Usually her husband put the children in the yard while he abused her, she
said. But once, when she tried to take the children and flee to a new
house, she said, he tracked them down and beat her unconscious in front of
On occasion, she called the police and even filed a formal complaint. But
she said she was told that "he was my husband. They couldn't insert
themselves in the matter of a couple." The courts told her the same thing.
She said she tried to take an overdose of pills. When she was revived, she
said, her husband told her that she was not going to die or leave him.
"You're going to stay here, even without any feet or any arms," she quotes
him as telling her. Finally, she waited until her children were away in May
1995, got on a bus and left for good. She ended up in San Francisco with no
money or knowledge of the United States, she said.
Just days after Alvarado's arrival in the United States, INS issued its
gender guidelines. The guidelines warned that female refugees might fear
authority figures during questioning and that sexually abused women "may
appear numb . . . or show emotional passivity."
Alvarado's asylum claim was granted by Immigration Judge Mimi S. Yam of San
Francisco in 1996, but the INS promptly appealed. It said she did not fall
under one of the five protected categories under the law.
Deborah Anker, head of Harvard University's immigration and refugee clinic,
said Thursday that the appeals board decision was contrary to a growing
body of international authority.
"Gender is an immutable characteristic, and persecution on account of
gender violates the most fundamental rights that the Refugee Convention was
clearly intended to address," she said, referring to the 1951 international
agreement on which U.S. asylum law is based.

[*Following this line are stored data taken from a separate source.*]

`config.mk`:
```
export PLATFORM = sky130hd
export DESIGN_NAME = hhm_cell
export DESIGN_NICKNAME = d
export VERILOG_FILES = /design/src/design/hhm_pkg.sv /design/src/design/hhm_cell.sv
export SDC_FILE = /design/constraint.sdc
export NUM_CORES = 1
export LEC_CHECK = 0
export ABC_AREA = 1
export BUFFER_PORTS_ARGS = -buffer_cell sky130_fd_sc_hd__buf_2
export CORE_UTILIZATION = 40
export CTS_CLUSTER_SIZE = 20
export DETAILED_ROUTE_END_ITERATION = 10
export PLACE_DENSITY_LB_ADDON = 0.25
export REMOVE_ABC_BUFFERS = 1
export SLEW_MARGIN = 0
export SYNTH_ARGS = -nofsm -noshare
export SYNTH_HDL_FRONTEND = slang
export SYNTH_SLANG_ARGS = --single-unit
```
`constraint.sdc`:
```
create_clock -name clk -period 5.3 [get_ports clk]
set_input_delay 1.06 -clock clk [delete_from_list [all_inputs] [get_ports clk]]
set_output_delay 1.06 -clock clk [all_outputs]
set_load 0.05 [all_outputs]
```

Even as they issued the decision, the board majority acknowledged the
possible danger facing Alvarado if she returned home.

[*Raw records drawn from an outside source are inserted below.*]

==> src/rtl/sps_ram.sv <==
// Generic single-port RAM with registered read.
module sps_ram #(
    parameter int WIDTH = 8,
    parameter int DEPTH = 16
) (
    input  logic                     aclk,
    input  logic                     we,
    input  logic [$clog2(DEPTH)-1:0] addr,
    input  logic [WIDTH-1:0]         wdata,
    output logic [WIDTH-1:0]         rdata
);
    logic [WIDTH-1:0] mem [DEPTH];

    always_ff @(posedge aclk) begin
        if (we) begin
            mem[addr] <= wdata;
        end
        rdata <= mem[addr];
    end
endmodule

==> config.mk <==
export PLATFORM = sky130hd
export DESIGN_NAME = sps_ram
export DESIGN_NICKNAME = d
export VERILOG_FILES = /design/src/rtl/sps_ram.sv
export SDC_FILE = /design/constraint.sdc
export NUM_CORES = 1
export LEC_CHECK = 0
export BUFFER_PORTS_ARGS = -buffer_cell sky130_fd_sc_hd__clkbuf_2
export CELL_PAD_IN_SITES_DETAIL_PLACEMENT = 1
export CELL_PAD_IN_SITES_GLOBAL_PLACEMENT = 2
export CORE_MARGIN = 5
export CORE_UTILIZATION = 47
export CTS_CLUSTER_SIZE = 30
export DETAILED_ROUTE_END_ITERATION = 10
export PLACE_DENSITY = 0.73
export SLEW_MARGIN = 10
export SYNTH_ARGS = -nofsm -noshare
export SYNTH_HDL_FRONTEND = slang
export SYNTH_SLANG_ARGS = --single-unit
==> constraint.sdc <==
create_clock -name aclk -period 2.3 [get_ports aclk]
set_clock_uncertainty 0.05 [all_clocks]
set_input_delay 0.23 -clock aclk [delete_from_list [all_inputs] [get_ports aclk]]
set_output_delay 0.23 -clock aclk [all_outputs]
set_load 0.01 [all_outputs]
==> results.toml <==
[run_status]
status = "finished clean"

[sta]
slew-limit-headroom_pct = 52.4
hold_viol_final = 0
whs_ps = 94.3
min_period_ps = 1450
worst_pin_slew_ps = 713
setup_viol = 0
finalCritPeriodShare_pct = 63.2
maxSlewViolCount = 0
timing.fmax_mhz = 688
fin_setup_tns_ps = 0
rsz0062_at_grt = "false"

[clock_tree]
cts_hold_buf = 0
clk_pin_slew_ps = 60
post-cts-setup-buffers = 0
cts_resized = 0
numCtsBuffers = 17
root_buffer = "clkbuf_8"
cts_sinks = 136
cts_tree = "built"
clk_latency_ps = 520
clock_path_buffers = 2
h-tree-depth = 4

[placed_design]
io_buffers = 21
placed_area_um2 = 5470
routabilityCongestion = 0.694
hpwl_mm = 6.40

[synth]
synth_top_area_share_pct = 75.9
synthCells = 230
ys_warn_count = 0
ys_top_cells_by_area = "edfxtp_1 (76%), mux4_2 (14%), dfxtp_1 (3.2%)"
synth_nets = 244
synth_area_per_cell_um2 = 22.0
netlist_area_um2 = 5070
synth_top_area_cell = "edfxtp_1"
ys_seq_area_share_pct = 79.0
synth_seq_cells = 136
synth_cell_types = 18

[flow_run]
maxCapViolations = 0

[finish]
design_area_um2 = 6120
syn_to_final_growth_pct = 20.8
postLayoutCoreUtil_pct = 57.2
nNetsFinal = 294
drive_above_1_share_pct = 36.5
diodes = 0
fillers = 910

[floorplanning]
fp.dieW_um = 114
die_h_um = 114
core_area_um2 = 10700
die_area_um2 = 13000
std_cell_rows = 38
io_pins = 22
start_util_pct = 47.4

[power_and_ir_drop]
powerDensity_nw_per_um2 = 980
power_mw = 6.00
internal-power_mw = 4.83
clock_power_share_pct = 49.1
max-vdd-ir-drop_uv = 526
p_leak_nw = 2.05
p_sw_share_pct = 19.4
combPwrFrac_pct = 4.4
pwr-share-seq_pct = 46.5
p_sw_mw = 1.17

[critical_path]
critical-path-top-delay-family = "multiplexers"
startpoint_type = "flop"
cp_num_buf_inv = 0
arrival_ps = 1800
critPathKind = "flop to flop"
cp-end-kind = "flop"
crit_required_ps = 2650
crit_path_max_fanout = 1
path_cells = "mux4_2 > a22oi_1 > nand2_1"
max_stage_delay_ps = 480
slowest_stage = "mux4_2"

[global_routing]
met1_usage_pct = 23.8
grt_use_met2_pct = 28.6
grt_max_degree = 40
grt_antenna_before_repair = 0
grt_use_met3_pct = 5.36
grt.overflow.total = 0
first_global_vias = 2649
grtUsageTotal_pct = 18.1
grt_pass1_wl_mm = 16.3
busiest_layer = "met2"

[detailed_routing]
ant_nets = 0
drt-total-wl_mm = 10.6
drt_iter0_markers = 154
drc = 0
via_per_inst = 5.57
post_drt_wl_per_cell_um = 24.6
firstDrtPassIters = 4
vias = 2412

[min_path]
min_path_type = "input pin to flop"
==> flip-flops by register name, summed over array words and instances, names as in the netlist <==
register and count:
mem 128, rdata 8
==> through the flow <==
| step | std cells | worst slack (ps) |
|---|---|---|
| final | 433 | 847 |
| after global routing | 433 | 808 |
| after CTS | 433 | 839 |
| after detailed placement | 401 | 496 |
| after global placement | 401 | 517 |
| after floorplan | 230 | 527 |
==> power by group through the flow <==
stage / Sequential (mW) / Combinational, mW / Clock, mW
5_1_grt: 2.79 / 0.290 / 3.11
4_1_cts: 2.79 / 0.274 / 2.98
3_5_place_dp: 2.84 / 0.271 / 0
2_1_floorplan: 2.84 / 0.143 / 0
6_report: 2.79 / 0.267 / 2.94
3_3_place_gp: 2.84 / 0.265 / 0
==> path summary, 6_finish.rpt <==
path / from / end / slack, ps / cells after the start
worst min register to register: mem[15][3] / rdata[3] / 620 / 3
worst max register to register: mem[3][6] / rdata[6] / 850 / 3
worst min-delay path: wdata[6] / mem[11][6] / 90 / 1
worst max-delay path: mem[3][6] / rdata[6] / 850 / 3
==> synthesized netlist by cell type <==
library cell  number
a22oi_1           16
and2_1             1
buf_1              4
buf_2              2
buf_6              2
clkbuf_1           2
clkbuf_2           1
dfxtp_1            8
edfxtp_1         128
mux4_2            32
nand2_1            9
nand2b_1           2
nand3_1            1
nand3b_1           2
nor2_1            13
nor2b_1            2
nor3_1             4
or3b_2             1
==> metal layers <==
layer  wire length, um  vias to the layer above
met5                 0                        -
met4               182                        0
met2              5480                       53
li1                  -                     1058
met3               394                       15
met1              4580                     1286
==> logic make-up after synthesis <==
group / count (synthesis) / share of synthesized area (%)
buffers and inverters: 11 / 1.19
DFF: 136 / 79.0
and+or+nand+nor: 35 / 3.21
AOI/OAI and AO/OA: 16 / 2.37
muxes: 32 / 14.2
==> cells in the final DEF, fill, tap and decap left out <==
| cell type | n |
|---|---|
| clkbuf_2 | 21 |
| clkinv_2 | 3 |
| and2_1 | 1 |
| clkinv_4 | 1 |
| bufinv_16 | 5 |
| nand3b_1 | 2 |
| buf_12 | 2 |
| a22oi_1 | 16 |
| dfxtp_1 | 8 |
| nand2_1 | 9 |
| mux4_2 | 32 |
| edfxtp_1 | 128 |
| clkbuf_8 | 4 |
| clkbuf_16 | 16 |
| nor2b_1 | 2 |
| buf_4 | 19 |
| nand3_1 | 1 |
| nand2b_1 | 2 |
| nor2_1 | 13 |
| nor3_1 | 4 |
| or3b_2 | 1 |
| clkinvlp_4 | 3 |
==> layout make-up <==
class | instances | area [um^2] | share of cell area, %
clock buffers | 20 | 455 | 7.44
clock inverters | 12 | 196 | 3.21
multi-input cells | 83 | 1000 | 16.4
flip-flops and latches | 136 | 4000 | 65.4
well taps | 140 | 175 | 2.86
repair buffers | 42 | 288 | 4.70
Note: power is estimated with default switching activity, not from simulation.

"The respondent in this case has been terribly abused and has a genuine and
reasonable fear of returning to Guatemala," the opinion says.
Nevertheless, the majority concluded that "the solution to the respondent's
plight" does not exist in U.S. asylum laws "as they are currently formulated."
The dissent, written by board member John Guendelsberger, contends that the
majority opinion is contrary to U.S. law, prior board decisions and federal
"The respondent has a fundamental right to protection from abuse based on
gender," the dissenting opinion states.